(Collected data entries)
* * * * *
### src/rtl/syncdown_timer.sv
// Loadable down-counter timer with one-cycle terminal-count pulse, sticky done
// flag, and selectable one-shot or auto-reload behaviour.
module syncdown_timer #(
    parameter int WIDTH = 4
) (
    input  logic             clk,
    input  logic             rst,
    input  logic             load,
    input  logic [WIDTH-1:0] load_val,
    input  logic             en,
    input  logic             reload_en,
    input  logic             ack,
    output logic [WIDTH-1:0] q,
    output logic             tc,
    output logic             busy,
    output logic             done
);

    typedef enum logic [1:0] {
        IDLE    = 2'd0,
        RUN     = 2'd1,
        EXPIRED = 2'd2
    } state_t;

    state_t           state_q, state_d;
    logic [WIDTH-1:0] q_q, q_d;
    logic [WIDTH-1:0] rv_q, rv_d;
    logic             tc_q, tc_d;
    logic             busy_q, busy_d;
    logic             done_q, done_d;

    always_ff @(posedge clk) begin
        if (rst) begin
            state_q <= IDLE;
            q_q     <= '0;
            rv_q    <= '0;
            tc_q    <= 1'b0;
            busy_q  <= 1'b0;
            done_q  <= 1'b0;
        end else begin
            state_q <= state_d;
            q_q     <= q_d;
            rv_q    <= rv_d;
            tc_q    <= tc_d;
            busy_q  <= busy_d;
            done_q  <= done_d;
        end
    end

    always_comb begin
        state_d = state_q;
        q_d     = q_q;
        rv_d    = rv_q;
        tc_d    = 1'b0;
        done_d  = done_q;

        if (load) begin
            q_d     = load_val;
            rv_d    = load_val;
            state_d = RUN;
            done_d  = 1'b0;
        end else begin
            unique case (state_q)
                IDLE: begin
                    state_d = IDLE;
                end
                RUN: begin
                    if (en) begin
                        if (q_q == '0) begin
                            // Expiry is taken on zero, so the count never wraps to all-ones.
                            tc_d = 1'b1;
                            if (reload_en) begin
                                q_d = rv_q;
                            end else begin
                                state_d = EXPIRED;
                                done_d  = 1'b1;
                            end
                        end else begin
                            q_d = q_q - 1'b1;
                        end
                    end
                end
                EXPIRED: begin
                    if (ack) begin
                        done_d  = 1'b0;
                        state_d = IDLE;
                    end
                end
                default: begin
                    state_d = IDLE;
                end
            endcase
        end

        // busy is registered so it tracks the state that will be current next cycle.
        busy_d = (state_d == RUN);
    end

    assign q    = q_q;
    assign tc   = tc_q;
    assign busy = busy_q;
    assign done = done_q;

endmodule

### config.mk
export PLATFORM = sky130hd
export DESIGN_NAME = syncdown_timer
export DESIGN_NICKNAME = d
export VERILOG_FILES = /design/src/rtl/syncdown_timer.sv
export SDC_FILE = /design/constraint.sdc
export NUM_CORES = 1
export LEC_CHECK = 0
export ABC_AREA = 1
export BUFFER_PORTS_ARGS = -buffer_cell sky130_fd_sc_hd__buf_2
export CAP_MARGIN = 20
export CORE_MARGIN = 4
export CORE_UTILIZATION = 40
export DETAILED_ROUTE_END_ITERATION = 7
export HOLD_SLACK_MARGIN = 0.05
export PLACE_DENSITY = 0.69
export SLEW_MARGIN = 20
export SYNTH_ARGS = -nofsm -noshare
export SYNTH_HDL_FRONTEND = slang
export SYNTH_SLANG_ARGS = --single-unit
### constraint.sdc
create_clock -name clk -period 1.4 [get_ports clk]
set_input_delay 0.28 -clock clk [delete_from_list [all_inputs] [get_ports clk]]
set_output_delay 0.28 -clock clk [all_outputs]
set_load 0.1 [all_outputs]
==> results of run 1 <==
==> worst min path at each step <==
| stage | to | slack (ns) |
|---|---|---|
| after floorplan | rv_q[3] | 0.35 |
| after global placement | rv_q[3] | 0.46 |
| after detailed placement | rv_q[3] | 0.46 |
| after CTS | rv_q[3] | 0.23 |
| after global routing | rv_q[3] | 0.23 |
| final | rv_q[3] | 0.25 |
==> metrics by stage <==
stage                     setup slack, ns  std cells  hold WS, ns
after floorplan                   -0.0265        108        0.349
after global placement             0.0662        148        0.456
after detailed placement           0.0580        148        0.463
after CTS                          0.0195        152        0.231
after global routing              0.00549        152        0.231
final                              0.0328        152        0.248
==> registers in the layout, summed over array words and instances (netlist names) <==
signal / flops
busy: 1
done: 1
q: 4
rv_q: 4
state_q: 2
tc: 1
==> cell usage in the layout, fill, tap and decap left out, types with 3 or more instances in the layout <==
master,count
inv_2,3
inv_1,14
a21oi_1,6
nand3_1,10
dfxtp_2,4
o21ai_1,5
o22ai_1,3
clkbuf_4,4
nand2_1,24
nor2_1,12
dfxtp_1,7
buf_2,14
==> metal layers <==
metal / wire length [um] / part of all wire, %
met1: 787 / 50
met2: 674 / 43
met3: 67 / 4.3
met4: 37 / 2.4
met5: 0 / 0
==> final cells by class <==
class,count,area (um^2)
clock buffer,4,26.3
fill,172,810
inverter,21,90.1
multi-input combinational,73,399
sequential,13,273
tap,25,31.3
timing repair buffer,16,97.6
==> where the power goes <==
part	internal [uW]	switching, uW
logic	97.1	220
registers	394	23.2
clock network	111	127
total	602	370
==> logic make-up after synthesis <==
kind of cell	share of synthesized area [%]
and+or+nand+nor	34.7
buffers and inverters	12.0
AOI/OAI and AO/OA	12.1
DFF	36.0
adders and majority gates	5.20
==> what timing repair did <==
action                                  CTS  global route
hold endpoints to repair                  0             0
resized for setup                         0             4
endpoints found under the setup margin    0             6
==> run summary, run 1 <==
worst path cell trace: buf_2
number of cells on the worst hold path: 2
Iteration-0 DRC Markers: 17
die span in y: 50.5 um
cell with the most instances after synthesis: nand2_1
Pwr Total: 972 uW
core footprint: 0.00173 mm^2
CTS sink cnt: 13
# DRC: 0
post-synthesis cell count: 108
number of flops mapped to enable cells by yosys: 0
R2R Setup Slk: 0.10 ns
met3 Usage GRT: 4.45%
syn_nets: 121
Clock Latency Late Sink: 0.28 ns
WL/cell: 10.3 um
Die X: 50.5 um
Rel. slew slack: 67.3%
Cell variety after synth: 21
Critical Path Start Type: flip-flop
fin area: 917 um^2
Area Growth Syn to Fin: 27.0%
Setup TNS: 0 ns
Port Buffer Count: 16
worst hold path type: in2reg
worst slew pin tran: 0.494 ns
top cell type's share of synthesized area: 36.0%
warnings from Yosys: 0
worst r2r path cells: 7
delay of the slowest cell on the worst path: 0.43 ns
reg-to-reg startpoint: q[0]
CP Class: reg2out
Async SR Flop Fraction: 0%
minimum clock period: 1.37 ns
crit share post-route: 97.7%
status: completed
cell depth of the worst setup path: 1
Main synth FF type: dfxtp_1
iteration count of the initial detailed-routing pass: 4
clock slew at reported path FFs: 0.08 ns
Syn Area/Cell: 6.68 um^2
# hold bufs at CTS: 0
most instantiated cells after synthesis: nand2_1 (24), inv_1 (16), dfxtp_1 (13)
Worst path slowest cell: buf_2
Std-Cell Rows: 15
Hold Vio Cnt, Final: 0
leak pwr: 0.000445 uW
number of global-route vias before repair: 636
number of post-CTS setup repair buffers: 0
Ports: 17
crit path capture: q[0]
busiest layer in global routing: met2
Longest Clk Path Bufs: 2
die area: 0.00255 mm^2
unrepaired setup endpoints after global routing: false
register area share after synthesis: 36.0%
CP endpoint kind: output port
Finish-stage setup viols: 0
Post-DRT Antenna Nets: 0
WP data required: 1.12 ns
max-cap viol count: 0
hold wc startpoint: rst
# diodes: 0
cell family with most CP delay: buffers and inverters
synth top area cells: dfxtp_1 (36%), nand2_1 (12%), inv_1 (8.3%)
grt total ovfl: 0
Worst Path Buf+Inv: 1
fmax: 0.731 GHz
DP Wirelength: 1250 um
gpl congestion: 0.861
gr usage total: 14.5%
CP arrival: 1.09 ns
CP Max Fanout: 4
pwr dens: 1060 mW/mm^2
Slew Limit Fails: 0
largest net degree at the start of global routing: 10
first-pass GRT wire length: 2750 um
met2 GRT Util: 20.4%
biggest area consumer among synthesized cells: dfxtp_1
initial core utilization: 41.8%
TritonCTS clock tree: built
GR Util met1: 19.6%
Vias: 693
CP startpoint: q[0]
vias per inst: 4.56
clk root buf: clkbuf_4
reg2reg end: busy
Final Util: 53.1%
TritonCTS buffer count: 3
Synth Cell Area: 722 um^2
post-synthesis register bit count: 13
initial antenna violation count: 0
fin nets: 141
fraction of layout cells with a size suffix above 1: 31.5%
placed cell area: 880 um^2
Max VDD drop: 0.000441 V
H-Tree Depth: 1
Routed WL: 1570 um
Clock Skew: 0.00519 ns
No activity file was read; power rests on OpenSTA's default activity.
==> run 2: changes to the inputs <==
--- a/config.mk
+++ b/config.mk
@@ -12,7 +12,7 @@
 export CORE_UTILIZATION = 40
 export DETAILED_ROUTE_END_ITERATION = 7
 export HOLD_SLACK_MARGIN = 0.05
-export PLACE_DENSITY = 0.69
+export PLACE_DENSITY = 0.68
 export SLEW_MARGIN = 20
 export SYNTH_ARGS = -nofsm -noshare
 export SYNTH_HDL_FRONTEND = slang
==> run 2 against run 1 <==
  * Non-clock buffer count unchanged
  * Sequential share of layout area decreased by 0.53 points
  * Critical path depth unchanged
  * Global-route usage decreased by 0.83 points
  * Sequential cell count unchanged
  * First-iteration DRC count increased by 24%
  * Core utilization increased by 0.72 points
  * Clock power about the same
==> run summary, run 2 (synthesized netlist as in run 1, its figures left out) <==
Worst Path Buf+Inv: 1
Rel. slew slack: 67.6%
Die X: 50.5 um
commonest cells after routing, fill and taps aside: nand2_1 (23), inv_1 (14), buf_2 (13), nor2_1 (12), nand3_1 (9)
clock slew at reported path FFs: 0.09 ns
grt total ovfl: 0
# diodes: 0
fin cells: 152
Clock Skew: 0.0110 ns
Area Growth Syn to Fin: 28.8%
fraction of layout cells with a size suffix above 1: 33.1%
die span in y: 50.5 um
Critical Path Start Type: flip-flop
initial antenna violation count: 0
met3 WL: 85 um
max-cap viol count: 0
delay of the slowest cell on the worst path: 0.42 ns
minimum clock period: 1.37 ns
core footprint: 0.00173 mm^2
area occupied by multi-input gates: 410 um^2
pwr dens: 1060 mW/mm^2
Pwr Total: 984 uW
worst hold path type: in2reg
commonest non-fill, non-tap cell in the layout: nand2_1
Max Used Layer: met4
fin nets: 141
CP Class: reg2out
TritonCTS buffer count: 3
crit share post-route: 97.6%
worst slew pin tran: 0.490 ns
CTS sink cnt: 13
clk root buf: clkbuf_4
CP arrival: 1.09 ns
Vias: 702
number of global-route vias before repair: 620
Ports: 17
filler instances: 178
Post-DRT Antenna Nets: 0
Reg area: 272 um^2
TritonCTS clock tree: built
die area: 0.00255 mm^2
Hold Vio Cnt, Final: 0
WL/cell: 11.2 um
CTS resizes: 0
# DRC: 0
status: completed
fmax: 0.732 GHz
cell family with most CP delay: buffers and inverters
largest net degree at the start of global routing: 10
H-Tree Depth: 1
Finish-stage setup viols: 0
Clock Latency Late Sink: 0.29 ns
gpl congestion: 0.848
number of post-CTS setup repair buffers: 0
Std-Cell Rows: 15
CP endpoint kind: output port
Routed WL: 1700 um
leak pwr: 0.000448 uW
Max VDD drop: 0.000462 V
Metal-1 WL: 794 um
WP data required: 1.12 ns
iteration count of the initial detailed-routing pass: 4
worst path cell trace: buf_2
gr usage total: 13.7%
DP Wirelength: 1270 um
vias per inst: 4.62
first-pass GRT wire length: 2640 um
Longest Clk Path Bufs: 2
CP Max Fanout: 4
Slew Limit Fails: 0
# hold bufs at CTS: 0
Port Buffer Count: 16
wire length on met2: 787 um
Worst path slowest cell: buf_2
initial core utilization: 41.8%
Iteration-0 DRC Markers: 21
# placed instances: 148
run 2: changes by cell type in the layout (fill, tap and decap cells not counted), sizes merged:
| cell | delta |
|---|---|
| buf | -1 |
| clkbuf | +1 |
run 2: cell type report:
| cell class | count | area share (%) |
|---|---|---|
| clock buffers | 4 | 2.83 |
| inverters | 21 | 9.69 |
| multi-input cells | 73 | 44.1 |
| flip-flops and latches | 13 | 29.2 |
| well taps | 25 | 3.36 |
| repair buffers | 16 | 10.8 |
run 2: stage by stage:
step / hold WS (ns) / cell area, um^2 / setup slack [ns] / setup TNS [ns] / utilization [%]
floorplan: 0.349 / 758 / -0.0265 / -0.0879 / -
global placement: 0.456 / 880 / 0.0710 / 0 / 50.9
detailed placement: 0.464 / 880 / 0.0829 / 0 / 50.9
CTS: 0.238 / 906 / 0.0110 / 0 / 52.5
global route: 0.241 / 930 / -0.0210 / -0.0248 / 53.8
finish: 0.247 / 930 / 0.0343 / 0 / 53.8
run 2: where the power goes:
| group | total, uW | switching (uW) | leakage [uW] | internal, uW |
|---|---|---|---|---|
| logic | 327 | 227 | 0.000324 | 99.8 |
| clock network | 240 | 129 | 0.0000150 | 111 |
| registers | 418 | 23.8 | 0.000109 | 394 |
run 2: per-layer routing:
layer  vias up  track usage (%)
met5         -                0
li1        375                -
met3         5             5.64
met1       309             16.9
met4         0             4.04
met2        13             21.7
run 2: path summary, 6_finish.rpt:
check	end	from	slack [ns]	cells after the start
setup / recovery	q[1]	q[1]	0.03	1
hold / removal	rv_q[3]	rst	0.25	2
setup reg to reg	q[2]	q[0]	0.07	9
hold reg to reg	rv_q[3]	rv_q[3]	0.48	2
==> run 3: changes to the inputs <==
--- a/config.mk
+++ b/config.mk
@@ -13,6 +13,7 @@
 export DETAILED_ROUTE_END_ITERATION = 7
 export HOLD_SLACK_MARGIN = 0.05
 export PLACE_DENSITY = 0.68
+export REMOVE_ABC_BUFFERS = 1
 export SLEW_MARGIN = 20
 export SYNTH_ARGS = -nofsm -noshare
 export SYNTH_HDL_FRONTEND = slang
==> run 3 against run 2 <==
  * Non-clock buffer count up 4
  * Wire length up 1.9%
  * Hold slack better by 0.019 ns
  * Critical path depth unchanged
  * Global-route usage up 0.66 points
  * Sequential share of layout area down 2.2 points
  * Sequential power about the same
  * Clock skew down 0.0090 ns
==> run summary, run 3 (synthesized netlist as in run 1, its figures left out) <==
initial antenna violation count: 0
fmax: 0.767 GHz
clock slew at reported path FFs: 0.07 ns
wire length on met2: 840 um
WP data required: 1.12 ns
gr usage total: 14.4%
filler instances: 179
Pwr Total: 1000 uW
Std-Cell Rows: 15
Hold Vio Cnt, Final: 0
minimum clock period: 1.30 ns
worst path cell trace: buf_2
worst hold path type: in2reg
H-Tree Depth: 1
fin nets: 145
Slew Limit Fails: 0
placed cell area: 896 um^2
grt total ovfl: 0
Iteration-0 DRC Markers: 1
worst slew pin tran: 0.485 ns
CP arrival: 1.02 ns
delay of the slowest cell on the worst path: 0.42 ns
CTS sink cnt: 13
Worst path slowest cell: buf_2
Metal-1 WL: 728 um
clk root buf: clkbuf_4
fraction of layout cells with a size suffix above 1: 31.3%
WL/cell: 11.1 um
core footprint: 0.00173 mm^2
Ports: 17
fin area: 976 um^2
leak pwr: 0.000474 uW
Routed WL: 1730 um
CP endpoint kind: output port
Area Growth Syn to Fin: 35.2%
dpl ws: 0.0281 ns
Clock Latency Late Sink: 0.27 ns
# hold bufs at CTS: 0
Final Util: 56.5%
Clock Skew: 0.00199 ns
final setup margin: 0.0968 ns
unrepaired setup endpoints after global routing: true
Worst Path Buf+Inv: 1
Finish-stage setup viols: 0
pwr dens: 1030 mW/mm^2
number of global-route vias before repair: 698
TritonCTS buffer count: 3
Die X: 50.5 um
die span in y: 50.5 um
Port Buffer Count: 16
initial core utilization: 41.8%
Reg area: 264 um^2
die area: 0.00255 mm^2
Max VDD drop: 0.000645 V
commonest cells after routing, fill and taps aside: nand2_1 (24), inv_1 (15), nor2_1 (12), buf_2 (12)
Vias: 742
# diodes: 0
Post-DRT Antenna Nets: 0
largest net degree at the start of global routing: 10
crit share post-route: 93.1%
CP Class: reg2out
CP Max Fanout: 2
Rel. slew slack: 67.9%
first-pass GRT wire length: 2770 um
Max Used Layer: met4
gpl congestion: 0.782
Longest Clk Path Bufs: 2
DP Wirelength: 1290 um
status: completed
iteration count of the initial detailed-routing pass: 4
met3 WL: 97 um
cell family with most CP delay: buffers and inverters
area occupied by multi-input gates: 415 um^2
TritonCTS clock tree: built
commonest non-fill, non-tap cell in the layout: nand2_1
vias per inst: 4.76
Critical Path Start Type: flip-flop
# DRC: 0
max-cap viol count: 0
==> run 3: cell types whose count changed in the layout (fill, tap and decap cells not counted), moves of 2 or more <==
cell / before / now
nand2_2: 2 / 0
clkbuf_4: 5 / 3
inv_4: 2 / 0
dfxtp_1: 8 / 10
nand3_2: 3 / 1
dfxtp_4: 2 / 0
buf_12: 1 / 3
buf_4: 0 / 5
==> run 3: metrics by stage <==
step / hold slack [ns] / setup TNS, ns / instances
finish: 0.265 / 0 / 156
global route: 0.256 / -0.0167 / 156
CTS: 0.254 / 0 / 155
detailed placement: 0.462 / 0 / 151
global placement: 0.461 / 0 / 151
floorplan: 0.349 / -5.30 / 107
==> run 3: path summary, 6_finish.rpt <==
| check | startpoint | end | slack [ns] | depth (start not counted) |
|---|---|---|---|---|
| setup / recovery | done | done | 0.1 | 1 |
| hold / removal | rst | rv_q[3] | 0.27 | 2 |
| setup reg to reg | q[0] | q[0] | 0.11 | 9 |
| hold reg to reg | rv_q[2] | rv_q[2] | 0.48 | 2 |
==> run 3: layout make-up <==
type                    instances  share of cell area [%]
clock buffers                   4                    2.69
inverters                      21                    8.33
multi-input cells              73                    42.6
flip-flops and latches         13                    27.1
well taps                      25                    3.21
repair buffers                 20                    16.2
==> run 3: worst register-to-register path: stages (launching register included) <==
cell     delay (ns)
dfxtp_2        0.33
inv_2          0.08
ha_4           0.14
inv_2          0.06
nor2_4         0.15
nand3_4        0.09
nand2_4        0.08
nand2_4        0.07
o21ai_1        0.12
nor2_1         0.06
==> run 3: per-layer routing <==
layer	GRT usage (%)	vias to the layer above
li1	-	390
met4	8.07	0
met1	16.2	326
met3	2.97	7
met2	25.0	19
met5	0	-
==> run 3: timing repair <==
| item | CTS | global route |
|---|---|---|
| buffers inserted | 0 | 1 |
| gates resized for setup | 1 | 11 |
| pin swaps | 0 | 1 |
| endpoints found under the setup margin | 1 | 7 |
==> run 3: where the power goes <==
group | internal, uW | switching [uW] | leakage [uW]
clock | 111 | 115 | 0.0000150
sequential | 393 | 22.4 | 0.000108
combinational | 127 | 235 | 0.000351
* * * * *
• _Assignment_:
The total wanted is the number of lines in the entries above that contain "multi". Give it alone.

• _Answer box_:
5